■ Work instruction
Each line in the entries that has the word "asynchronous" has to be copied.

■ Given data
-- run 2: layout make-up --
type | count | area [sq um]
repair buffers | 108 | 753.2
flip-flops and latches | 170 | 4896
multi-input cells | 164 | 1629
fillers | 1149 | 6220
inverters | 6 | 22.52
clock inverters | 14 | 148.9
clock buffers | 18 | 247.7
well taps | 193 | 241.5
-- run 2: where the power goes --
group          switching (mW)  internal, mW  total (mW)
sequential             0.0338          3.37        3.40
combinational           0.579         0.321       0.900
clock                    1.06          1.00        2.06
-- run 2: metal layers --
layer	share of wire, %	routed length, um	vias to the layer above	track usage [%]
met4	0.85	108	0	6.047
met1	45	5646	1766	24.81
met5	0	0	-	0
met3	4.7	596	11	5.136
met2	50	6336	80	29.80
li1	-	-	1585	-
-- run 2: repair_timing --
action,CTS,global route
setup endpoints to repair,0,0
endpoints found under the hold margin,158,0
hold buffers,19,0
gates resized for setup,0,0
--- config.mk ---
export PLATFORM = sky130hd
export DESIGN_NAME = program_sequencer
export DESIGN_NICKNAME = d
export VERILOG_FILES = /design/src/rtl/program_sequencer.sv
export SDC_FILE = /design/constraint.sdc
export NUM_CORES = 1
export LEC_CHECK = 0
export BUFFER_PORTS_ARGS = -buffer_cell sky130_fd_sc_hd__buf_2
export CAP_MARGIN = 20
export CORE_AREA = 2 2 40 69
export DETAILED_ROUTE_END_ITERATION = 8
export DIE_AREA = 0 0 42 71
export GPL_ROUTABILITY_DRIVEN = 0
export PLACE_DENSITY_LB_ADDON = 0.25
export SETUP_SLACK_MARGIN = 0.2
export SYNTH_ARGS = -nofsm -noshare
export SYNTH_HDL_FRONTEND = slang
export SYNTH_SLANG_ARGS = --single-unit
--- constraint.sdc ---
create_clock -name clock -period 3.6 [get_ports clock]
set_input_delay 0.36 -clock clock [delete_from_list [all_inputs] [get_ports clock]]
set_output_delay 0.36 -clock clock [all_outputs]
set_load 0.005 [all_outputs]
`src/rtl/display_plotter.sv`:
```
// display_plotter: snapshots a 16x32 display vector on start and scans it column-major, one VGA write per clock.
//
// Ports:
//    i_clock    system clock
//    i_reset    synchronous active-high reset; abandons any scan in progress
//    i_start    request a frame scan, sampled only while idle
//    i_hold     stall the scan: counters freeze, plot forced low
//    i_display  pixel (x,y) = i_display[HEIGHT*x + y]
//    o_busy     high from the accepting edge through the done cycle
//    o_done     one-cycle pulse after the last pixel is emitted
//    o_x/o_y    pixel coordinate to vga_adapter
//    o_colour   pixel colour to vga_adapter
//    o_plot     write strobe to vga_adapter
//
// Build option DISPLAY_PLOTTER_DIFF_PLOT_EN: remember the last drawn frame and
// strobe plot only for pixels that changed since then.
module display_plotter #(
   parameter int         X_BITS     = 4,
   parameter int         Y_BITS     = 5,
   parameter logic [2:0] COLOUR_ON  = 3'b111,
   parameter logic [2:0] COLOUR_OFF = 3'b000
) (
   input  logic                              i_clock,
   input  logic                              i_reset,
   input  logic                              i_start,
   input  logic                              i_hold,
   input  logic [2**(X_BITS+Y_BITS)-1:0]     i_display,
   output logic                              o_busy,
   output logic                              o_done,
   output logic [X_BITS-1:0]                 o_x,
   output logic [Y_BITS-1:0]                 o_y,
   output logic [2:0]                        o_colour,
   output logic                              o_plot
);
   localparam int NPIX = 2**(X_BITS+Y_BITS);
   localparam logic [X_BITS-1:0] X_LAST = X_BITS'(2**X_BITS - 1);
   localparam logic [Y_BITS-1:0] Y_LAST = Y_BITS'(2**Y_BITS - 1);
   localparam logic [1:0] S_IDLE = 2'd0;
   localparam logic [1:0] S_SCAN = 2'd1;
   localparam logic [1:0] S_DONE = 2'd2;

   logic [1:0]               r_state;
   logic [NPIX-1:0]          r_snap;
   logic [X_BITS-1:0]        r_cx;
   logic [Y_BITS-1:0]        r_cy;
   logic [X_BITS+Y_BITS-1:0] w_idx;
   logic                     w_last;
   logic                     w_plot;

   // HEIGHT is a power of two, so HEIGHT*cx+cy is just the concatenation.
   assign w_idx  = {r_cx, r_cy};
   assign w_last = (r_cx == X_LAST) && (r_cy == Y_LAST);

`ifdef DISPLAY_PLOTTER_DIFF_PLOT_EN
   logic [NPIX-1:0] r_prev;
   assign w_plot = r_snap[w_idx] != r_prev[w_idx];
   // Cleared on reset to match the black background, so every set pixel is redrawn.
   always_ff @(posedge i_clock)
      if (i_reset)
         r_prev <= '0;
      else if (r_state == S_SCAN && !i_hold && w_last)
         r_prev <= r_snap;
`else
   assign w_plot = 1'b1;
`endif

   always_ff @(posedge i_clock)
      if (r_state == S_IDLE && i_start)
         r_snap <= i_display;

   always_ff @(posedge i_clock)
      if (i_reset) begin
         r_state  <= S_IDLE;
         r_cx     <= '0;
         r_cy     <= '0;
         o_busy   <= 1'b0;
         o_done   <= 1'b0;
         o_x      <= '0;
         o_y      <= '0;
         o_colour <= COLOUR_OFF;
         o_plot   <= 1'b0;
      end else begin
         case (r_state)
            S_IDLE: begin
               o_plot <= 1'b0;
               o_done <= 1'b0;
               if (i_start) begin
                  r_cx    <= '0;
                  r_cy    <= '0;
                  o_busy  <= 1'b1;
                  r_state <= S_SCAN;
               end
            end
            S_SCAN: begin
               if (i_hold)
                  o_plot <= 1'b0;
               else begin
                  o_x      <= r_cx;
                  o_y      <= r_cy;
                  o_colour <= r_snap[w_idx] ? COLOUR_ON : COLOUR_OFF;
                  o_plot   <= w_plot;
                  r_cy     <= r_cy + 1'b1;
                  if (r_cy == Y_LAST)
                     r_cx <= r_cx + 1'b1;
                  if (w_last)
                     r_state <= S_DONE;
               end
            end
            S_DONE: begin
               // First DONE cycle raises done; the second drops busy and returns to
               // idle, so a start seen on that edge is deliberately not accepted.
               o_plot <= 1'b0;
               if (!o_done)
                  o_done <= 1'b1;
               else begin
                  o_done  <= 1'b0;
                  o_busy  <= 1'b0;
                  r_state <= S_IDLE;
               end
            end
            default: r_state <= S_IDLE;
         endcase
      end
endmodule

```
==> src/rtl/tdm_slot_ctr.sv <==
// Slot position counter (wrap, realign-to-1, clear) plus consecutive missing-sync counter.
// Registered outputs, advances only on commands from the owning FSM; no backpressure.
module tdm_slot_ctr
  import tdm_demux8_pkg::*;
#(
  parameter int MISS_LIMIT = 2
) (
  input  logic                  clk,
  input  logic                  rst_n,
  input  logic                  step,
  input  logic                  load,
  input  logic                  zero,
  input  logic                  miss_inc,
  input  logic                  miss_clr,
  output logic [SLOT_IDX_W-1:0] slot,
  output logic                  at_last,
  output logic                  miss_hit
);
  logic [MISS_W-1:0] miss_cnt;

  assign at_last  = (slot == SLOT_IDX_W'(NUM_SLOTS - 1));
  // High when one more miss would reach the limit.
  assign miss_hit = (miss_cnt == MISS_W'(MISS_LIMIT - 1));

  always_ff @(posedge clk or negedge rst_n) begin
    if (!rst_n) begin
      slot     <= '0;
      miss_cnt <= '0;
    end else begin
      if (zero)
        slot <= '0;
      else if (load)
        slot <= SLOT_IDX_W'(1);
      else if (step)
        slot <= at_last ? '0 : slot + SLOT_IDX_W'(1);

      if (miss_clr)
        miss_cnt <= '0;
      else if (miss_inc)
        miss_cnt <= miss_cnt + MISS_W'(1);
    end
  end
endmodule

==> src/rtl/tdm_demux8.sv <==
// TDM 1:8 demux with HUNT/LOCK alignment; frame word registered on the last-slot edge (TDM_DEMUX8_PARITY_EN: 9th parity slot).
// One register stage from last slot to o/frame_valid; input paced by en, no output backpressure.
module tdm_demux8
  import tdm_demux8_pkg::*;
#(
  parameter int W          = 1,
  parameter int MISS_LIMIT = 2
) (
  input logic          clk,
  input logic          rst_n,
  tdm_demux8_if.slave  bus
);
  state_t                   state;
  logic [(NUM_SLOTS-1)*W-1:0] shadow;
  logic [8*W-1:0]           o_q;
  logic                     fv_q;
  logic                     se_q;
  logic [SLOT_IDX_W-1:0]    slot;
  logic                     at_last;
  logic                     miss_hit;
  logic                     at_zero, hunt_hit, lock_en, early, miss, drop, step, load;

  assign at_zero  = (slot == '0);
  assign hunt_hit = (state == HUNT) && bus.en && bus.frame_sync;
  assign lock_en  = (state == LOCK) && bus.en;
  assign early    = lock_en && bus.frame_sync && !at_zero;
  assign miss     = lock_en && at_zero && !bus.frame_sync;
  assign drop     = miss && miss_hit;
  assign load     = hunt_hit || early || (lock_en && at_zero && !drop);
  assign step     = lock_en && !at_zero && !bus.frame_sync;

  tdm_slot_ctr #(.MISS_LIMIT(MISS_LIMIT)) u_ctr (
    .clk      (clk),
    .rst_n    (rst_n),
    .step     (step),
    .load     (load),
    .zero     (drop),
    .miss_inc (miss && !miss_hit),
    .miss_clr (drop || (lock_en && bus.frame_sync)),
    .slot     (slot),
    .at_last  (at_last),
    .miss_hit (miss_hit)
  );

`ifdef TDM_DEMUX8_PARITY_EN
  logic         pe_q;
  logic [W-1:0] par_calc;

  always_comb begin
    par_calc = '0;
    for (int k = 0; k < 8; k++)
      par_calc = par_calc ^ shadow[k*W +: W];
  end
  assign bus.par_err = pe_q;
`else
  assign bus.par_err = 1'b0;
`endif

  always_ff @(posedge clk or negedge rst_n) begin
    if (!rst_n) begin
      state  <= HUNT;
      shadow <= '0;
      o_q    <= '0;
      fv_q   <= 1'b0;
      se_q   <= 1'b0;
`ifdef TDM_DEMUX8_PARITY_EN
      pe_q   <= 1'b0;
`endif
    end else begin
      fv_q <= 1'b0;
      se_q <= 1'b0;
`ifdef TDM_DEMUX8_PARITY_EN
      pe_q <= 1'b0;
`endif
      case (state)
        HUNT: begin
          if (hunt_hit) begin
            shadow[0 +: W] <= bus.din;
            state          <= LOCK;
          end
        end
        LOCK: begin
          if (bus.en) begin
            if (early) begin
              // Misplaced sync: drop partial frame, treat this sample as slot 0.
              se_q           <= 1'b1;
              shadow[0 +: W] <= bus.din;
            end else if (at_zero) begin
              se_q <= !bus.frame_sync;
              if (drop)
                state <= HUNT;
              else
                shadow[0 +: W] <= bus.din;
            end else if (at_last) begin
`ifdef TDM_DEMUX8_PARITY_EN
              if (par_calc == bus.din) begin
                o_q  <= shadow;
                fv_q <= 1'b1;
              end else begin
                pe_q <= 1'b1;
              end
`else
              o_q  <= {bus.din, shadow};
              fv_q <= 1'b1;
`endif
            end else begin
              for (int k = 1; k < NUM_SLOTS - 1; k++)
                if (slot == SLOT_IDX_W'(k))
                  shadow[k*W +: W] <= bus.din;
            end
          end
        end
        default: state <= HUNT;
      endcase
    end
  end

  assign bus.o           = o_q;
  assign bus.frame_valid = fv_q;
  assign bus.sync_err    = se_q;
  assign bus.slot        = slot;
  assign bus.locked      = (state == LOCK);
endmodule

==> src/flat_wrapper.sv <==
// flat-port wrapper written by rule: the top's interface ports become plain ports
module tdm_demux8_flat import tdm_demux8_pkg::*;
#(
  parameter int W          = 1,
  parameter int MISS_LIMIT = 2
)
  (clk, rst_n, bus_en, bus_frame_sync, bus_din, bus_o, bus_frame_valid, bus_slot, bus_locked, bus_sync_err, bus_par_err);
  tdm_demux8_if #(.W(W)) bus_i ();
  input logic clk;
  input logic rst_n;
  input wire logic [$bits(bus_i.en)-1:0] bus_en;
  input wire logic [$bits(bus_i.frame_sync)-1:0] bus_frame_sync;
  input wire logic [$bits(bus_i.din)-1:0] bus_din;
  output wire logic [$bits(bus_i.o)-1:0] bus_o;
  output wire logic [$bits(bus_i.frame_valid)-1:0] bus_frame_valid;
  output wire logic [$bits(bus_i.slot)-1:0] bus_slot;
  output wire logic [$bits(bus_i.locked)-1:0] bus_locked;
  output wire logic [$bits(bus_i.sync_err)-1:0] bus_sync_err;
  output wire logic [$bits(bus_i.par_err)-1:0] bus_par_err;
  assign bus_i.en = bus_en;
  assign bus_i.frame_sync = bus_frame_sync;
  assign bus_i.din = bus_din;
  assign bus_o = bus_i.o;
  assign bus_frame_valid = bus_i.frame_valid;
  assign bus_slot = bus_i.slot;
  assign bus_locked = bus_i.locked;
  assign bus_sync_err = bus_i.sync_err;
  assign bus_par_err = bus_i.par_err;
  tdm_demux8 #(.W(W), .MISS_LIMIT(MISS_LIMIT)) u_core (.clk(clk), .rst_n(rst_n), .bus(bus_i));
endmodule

...

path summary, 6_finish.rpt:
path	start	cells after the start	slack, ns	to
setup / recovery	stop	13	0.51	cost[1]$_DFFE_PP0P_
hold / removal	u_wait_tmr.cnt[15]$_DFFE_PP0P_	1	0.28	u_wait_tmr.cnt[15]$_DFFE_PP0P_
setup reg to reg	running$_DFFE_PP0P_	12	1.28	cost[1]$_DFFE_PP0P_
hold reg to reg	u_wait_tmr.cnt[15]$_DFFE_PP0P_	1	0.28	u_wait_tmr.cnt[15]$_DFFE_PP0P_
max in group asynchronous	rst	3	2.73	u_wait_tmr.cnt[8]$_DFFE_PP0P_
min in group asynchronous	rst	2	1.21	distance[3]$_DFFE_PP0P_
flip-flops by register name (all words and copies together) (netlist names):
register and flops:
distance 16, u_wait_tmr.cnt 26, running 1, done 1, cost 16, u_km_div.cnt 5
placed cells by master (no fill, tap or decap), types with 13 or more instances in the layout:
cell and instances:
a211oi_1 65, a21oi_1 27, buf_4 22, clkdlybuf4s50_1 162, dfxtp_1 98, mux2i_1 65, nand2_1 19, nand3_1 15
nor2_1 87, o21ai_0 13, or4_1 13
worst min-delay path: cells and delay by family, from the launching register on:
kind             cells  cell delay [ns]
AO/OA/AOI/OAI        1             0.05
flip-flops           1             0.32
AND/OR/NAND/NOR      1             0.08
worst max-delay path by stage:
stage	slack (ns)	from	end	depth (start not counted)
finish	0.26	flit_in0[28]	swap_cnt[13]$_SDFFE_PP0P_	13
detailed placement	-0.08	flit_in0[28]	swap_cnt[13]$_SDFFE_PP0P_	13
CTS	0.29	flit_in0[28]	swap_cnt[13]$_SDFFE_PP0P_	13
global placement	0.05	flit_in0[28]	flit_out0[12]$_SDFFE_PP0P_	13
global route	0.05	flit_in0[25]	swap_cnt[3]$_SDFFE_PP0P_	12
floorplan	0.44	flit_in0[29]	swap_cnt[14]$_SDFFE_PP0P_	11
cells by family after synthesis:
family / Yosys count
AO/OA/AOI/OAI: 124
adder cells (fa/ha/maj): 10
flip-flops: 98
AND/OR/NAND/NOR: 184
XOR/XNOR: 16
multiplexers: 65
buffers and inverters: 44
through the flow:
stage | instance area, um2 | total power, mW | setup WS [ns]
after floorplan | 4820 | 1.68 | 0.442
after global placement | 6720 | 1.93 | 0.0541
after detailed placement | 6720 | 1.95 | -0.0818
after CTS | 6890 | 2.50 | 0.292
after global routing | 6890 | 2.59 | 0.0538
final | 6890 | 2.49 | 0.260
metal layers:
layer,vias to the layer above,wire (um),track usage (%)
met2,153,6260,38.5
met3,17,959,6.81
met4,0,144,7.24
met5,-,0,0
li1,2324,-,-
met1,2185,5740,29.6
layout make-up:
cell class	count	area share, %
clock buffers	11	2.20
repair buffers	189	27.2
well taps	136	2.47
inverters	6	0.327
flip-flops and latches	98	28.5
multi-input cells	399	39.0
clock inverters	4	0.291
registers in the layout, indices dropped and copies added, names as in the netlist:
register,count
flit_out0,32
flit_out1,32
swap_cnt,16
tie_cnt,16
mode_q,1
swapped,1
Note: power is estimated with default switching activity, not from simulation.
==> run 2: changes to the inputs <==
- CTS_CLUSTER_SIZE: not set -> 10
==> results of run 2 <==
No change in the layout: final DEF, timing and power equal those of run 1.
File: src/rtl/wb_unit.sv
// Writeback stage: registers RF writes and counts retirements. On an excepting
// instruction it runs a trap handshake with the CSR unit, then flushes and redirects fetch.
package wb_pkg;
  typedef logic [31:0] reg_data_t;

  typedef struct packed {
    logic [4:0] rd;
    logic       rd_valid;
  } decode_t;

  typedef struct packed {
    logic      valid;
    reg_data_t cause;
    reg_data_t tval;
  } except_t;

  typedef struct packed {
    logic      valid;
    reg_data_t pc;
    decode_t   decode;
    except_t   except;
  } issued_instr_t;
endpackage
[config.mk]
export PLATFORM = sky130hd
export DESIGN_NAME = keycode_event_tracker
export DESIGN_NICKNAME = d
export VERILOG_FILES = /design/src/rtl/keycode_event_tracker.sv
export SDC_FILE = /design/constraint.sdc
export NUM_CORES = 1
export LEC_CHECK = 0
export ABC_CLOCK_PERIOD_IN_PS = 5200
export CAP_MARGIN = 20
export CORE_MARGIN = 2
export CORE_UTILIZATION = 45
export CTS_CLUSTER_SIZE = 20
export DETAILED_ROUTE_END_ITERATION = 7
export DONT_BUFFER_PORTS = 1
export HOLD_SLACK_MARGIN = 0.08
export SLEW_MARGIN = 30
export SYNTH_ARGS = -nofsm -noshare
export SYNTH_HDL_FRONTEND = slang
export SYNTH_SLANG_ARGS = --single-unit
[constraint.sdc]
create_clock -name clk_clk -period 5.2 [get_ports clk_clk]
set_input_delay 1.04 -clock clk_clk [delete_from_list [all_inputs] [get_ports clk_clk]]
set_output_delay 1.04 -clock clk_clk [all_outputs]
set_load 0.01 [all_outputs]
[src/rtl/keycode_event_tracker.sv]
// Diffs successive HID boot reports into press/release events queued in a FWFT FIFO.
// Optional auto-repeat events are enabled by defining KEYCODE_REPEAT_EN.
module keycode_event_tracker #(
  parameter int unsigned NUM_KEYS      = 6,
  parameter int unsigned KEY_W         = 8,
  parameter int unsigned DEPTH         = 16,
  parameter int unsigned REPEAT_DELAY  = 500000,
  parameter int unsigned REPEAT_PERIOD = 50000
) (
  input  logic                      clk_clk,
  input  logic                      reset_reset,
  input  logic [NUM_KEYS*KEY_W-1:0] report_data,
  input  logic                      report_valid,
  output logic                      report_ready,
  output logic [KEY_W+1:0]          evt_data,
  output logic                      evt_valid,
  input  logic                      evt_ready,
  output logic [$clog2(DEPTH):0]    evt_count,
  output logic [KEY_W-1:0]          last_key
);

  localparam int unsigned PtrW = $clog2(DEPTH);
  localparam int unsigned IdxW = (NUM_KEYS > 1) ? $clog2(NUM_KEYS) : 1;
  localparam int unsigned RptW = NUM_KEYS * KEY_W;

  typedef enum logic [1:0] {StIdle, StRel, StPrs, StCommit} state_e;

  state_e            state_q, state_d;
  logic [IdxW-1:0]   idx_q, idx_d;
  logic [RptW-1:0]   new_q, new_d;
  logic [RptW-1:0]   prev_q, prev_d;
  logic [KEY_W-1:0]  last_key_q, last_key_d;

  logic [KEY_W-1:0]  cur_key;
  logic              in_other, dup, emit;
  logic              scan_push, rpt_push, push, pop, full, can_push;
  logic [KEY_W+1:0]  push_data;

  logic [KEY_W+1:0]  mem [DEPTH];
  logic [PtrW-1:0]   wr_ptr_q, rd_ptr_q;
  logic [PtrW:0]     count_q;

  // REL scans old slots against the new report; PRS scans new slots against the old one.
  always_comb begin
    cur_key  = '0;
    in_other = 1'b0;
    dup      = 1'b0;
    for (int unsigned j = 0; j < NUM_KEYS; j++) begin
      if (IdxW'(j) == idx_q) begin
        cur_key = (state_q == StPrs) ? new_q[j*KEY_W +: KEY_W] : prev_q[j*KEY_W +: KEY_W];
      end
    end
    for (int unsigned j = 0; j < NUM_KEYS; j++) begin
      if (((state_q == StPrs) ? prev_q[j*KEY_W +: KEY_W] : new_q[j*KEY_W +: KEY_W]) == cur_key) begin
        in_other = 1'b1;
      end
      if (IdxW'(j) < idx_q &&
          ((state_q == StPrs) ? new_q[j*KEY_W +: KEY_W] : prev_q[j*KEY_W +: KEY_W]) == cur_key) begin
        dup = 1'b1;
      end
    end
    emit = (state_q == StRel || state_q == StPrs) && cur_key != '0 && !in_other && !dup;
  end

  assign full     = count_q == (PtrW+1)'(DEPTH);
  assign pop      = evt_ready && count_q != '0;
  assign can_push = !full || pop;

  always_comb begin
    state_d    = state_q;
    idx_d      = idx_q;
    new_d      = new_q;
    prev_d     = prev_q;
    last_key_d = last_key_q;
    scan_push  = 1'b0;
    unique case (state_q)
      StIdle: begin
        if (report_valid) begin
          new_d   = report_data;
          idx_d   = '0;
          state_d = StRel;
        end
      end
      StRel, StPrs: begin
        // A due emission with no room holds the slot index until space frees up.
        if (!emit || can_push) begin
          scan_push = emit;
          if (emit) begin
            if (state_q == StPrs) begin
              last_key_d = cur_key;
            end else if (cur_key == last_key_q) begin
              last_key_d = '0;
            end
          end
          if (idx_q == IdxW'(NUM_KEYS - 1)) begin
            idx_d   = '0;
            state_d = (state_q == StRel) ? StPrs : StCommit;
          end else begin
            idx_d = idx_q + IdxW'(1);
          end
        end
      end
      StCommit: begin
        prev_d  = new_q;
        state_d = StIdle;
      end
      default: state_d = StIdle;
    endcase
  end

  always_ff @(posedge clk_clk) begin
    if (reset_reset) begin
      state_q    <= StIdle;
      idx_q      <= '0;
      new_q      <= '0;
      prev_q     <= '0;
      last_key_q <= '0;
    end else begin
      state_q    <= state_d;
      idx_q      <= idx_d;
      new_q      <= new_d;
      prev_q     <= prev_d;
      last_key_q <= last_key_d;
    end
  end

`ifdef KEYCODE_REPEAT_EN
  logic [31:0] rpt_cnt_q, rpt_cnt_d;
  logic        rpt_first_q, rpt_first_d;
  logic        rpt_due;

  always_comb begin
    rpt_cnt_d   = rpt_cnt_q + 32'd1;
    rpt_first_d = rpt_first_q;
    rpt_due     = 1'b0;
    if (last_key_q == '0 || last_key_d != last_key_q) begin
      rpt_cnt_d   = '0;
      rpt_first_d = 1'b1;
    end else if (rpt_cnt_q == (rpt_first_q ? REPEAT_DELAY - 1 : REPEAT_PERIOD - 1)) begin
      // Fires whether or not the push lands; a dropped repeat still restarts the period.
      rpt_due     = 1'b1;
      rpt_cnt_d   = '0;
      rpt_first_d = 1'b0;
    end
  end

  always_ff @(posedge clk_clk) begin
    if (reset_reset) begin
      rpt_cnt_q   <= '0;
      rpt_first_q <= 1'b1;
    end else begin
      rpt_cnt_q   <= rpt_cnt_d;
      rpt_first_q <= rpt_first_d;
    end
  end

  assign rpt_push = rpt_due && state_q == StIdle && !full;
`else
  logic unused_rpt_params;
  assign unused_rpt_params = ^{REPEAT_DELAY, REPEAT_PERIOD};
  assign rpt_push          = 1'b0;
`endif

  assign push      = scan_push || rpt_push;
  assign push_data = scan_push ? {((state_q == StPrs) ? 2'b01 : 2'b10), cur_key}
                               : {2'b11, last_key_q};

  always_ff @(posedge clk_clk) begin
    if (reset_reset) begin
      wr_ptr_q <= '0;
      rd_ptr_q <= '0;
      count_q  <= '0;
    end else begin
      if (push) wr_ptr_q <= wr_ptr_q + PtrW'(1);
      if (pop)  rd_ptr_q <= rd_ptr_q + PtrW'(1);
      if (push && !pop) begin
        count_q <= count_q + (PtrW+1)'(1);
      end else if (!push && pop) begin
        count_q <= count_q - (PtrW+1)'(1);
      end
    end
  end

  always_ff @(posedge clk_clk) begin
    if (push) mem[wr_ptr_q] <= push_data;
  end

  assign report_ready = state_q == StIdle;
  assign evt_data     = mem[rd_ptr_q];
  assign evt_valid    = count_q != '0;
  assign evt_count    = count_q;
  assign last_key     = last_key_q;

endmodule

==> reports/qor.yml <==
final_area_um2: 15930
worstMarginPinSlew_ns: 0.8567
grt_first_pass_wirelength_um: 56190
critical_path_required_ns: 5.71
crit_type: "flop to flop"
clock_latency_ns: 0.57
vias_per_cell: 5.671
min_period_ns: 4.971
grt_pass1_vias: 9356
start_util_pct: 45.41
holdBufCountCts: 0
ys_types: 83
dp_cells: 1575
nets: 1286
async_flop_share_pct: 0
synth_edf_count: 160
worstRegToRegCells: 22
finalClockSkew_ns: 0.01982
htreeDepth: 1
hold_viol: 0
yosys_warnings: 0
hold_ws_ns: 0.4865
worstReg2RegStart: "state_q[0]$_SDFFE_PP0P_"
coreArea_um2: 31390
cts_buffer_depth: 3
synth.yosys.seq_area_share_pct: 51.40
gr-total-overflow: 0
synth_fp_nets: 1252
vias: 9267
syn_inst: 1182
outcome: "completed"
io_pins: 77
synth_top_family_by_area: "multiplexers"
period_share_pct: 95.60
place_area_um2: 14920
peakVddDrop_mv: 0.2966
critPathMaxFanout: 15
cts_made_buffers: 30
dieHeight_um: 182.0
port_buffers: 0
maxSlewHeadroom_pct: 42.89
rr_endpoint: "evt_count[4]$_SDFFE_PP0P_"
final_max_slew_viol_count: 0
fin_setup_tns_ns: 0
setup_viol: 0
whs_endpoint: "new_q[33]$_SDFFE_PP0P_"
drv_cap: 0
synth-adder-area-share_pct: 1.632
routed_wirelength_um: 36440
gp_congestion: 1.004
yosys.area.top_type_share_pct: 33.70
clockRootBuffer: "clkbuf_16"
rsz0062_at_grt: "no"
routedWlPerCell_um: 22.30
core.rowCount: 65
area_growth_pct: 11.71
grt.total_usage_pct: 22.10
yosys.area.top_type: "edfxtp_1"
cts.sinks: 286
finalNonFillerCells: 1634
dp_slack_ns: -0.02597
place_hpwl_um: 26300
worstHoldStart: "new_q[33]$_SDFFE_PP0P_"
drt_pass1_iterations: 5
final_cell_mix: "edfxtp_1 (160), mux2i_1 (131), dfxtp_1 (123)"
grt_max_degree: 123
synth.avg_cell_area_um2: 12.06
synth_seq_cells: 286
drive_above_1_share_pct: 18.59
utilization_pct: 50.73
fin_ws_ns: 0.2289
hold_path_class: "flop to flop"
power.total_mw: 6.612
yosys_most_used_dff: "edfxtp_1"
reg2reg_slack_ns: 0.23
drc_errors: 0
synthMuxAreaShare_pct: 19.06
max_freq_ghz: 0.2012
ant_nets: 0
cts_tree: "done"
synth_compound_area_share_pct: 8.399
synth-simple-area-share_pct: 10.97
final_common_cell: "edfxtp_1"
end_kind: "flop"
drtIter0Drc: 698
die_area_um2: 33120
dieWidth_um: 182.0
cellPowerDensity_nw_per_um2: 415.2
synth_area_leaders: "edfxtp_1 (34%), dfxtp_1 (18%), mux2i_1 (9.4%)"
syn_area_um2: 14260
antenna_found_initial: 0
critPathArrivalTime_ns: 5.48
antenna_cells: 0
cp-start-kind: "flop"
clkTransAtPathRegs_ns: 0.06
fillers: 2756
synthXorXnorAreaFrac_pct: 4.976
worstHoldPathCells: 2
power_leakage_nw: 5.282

■ Written solution
max in group asynchronous	rst	3	2.73	u_wait_tmr.cnt[8]$_DFFE_PP0P_
min in group asynchronous	rst	2	1.21	distance[3]$_DFFE_PP0P_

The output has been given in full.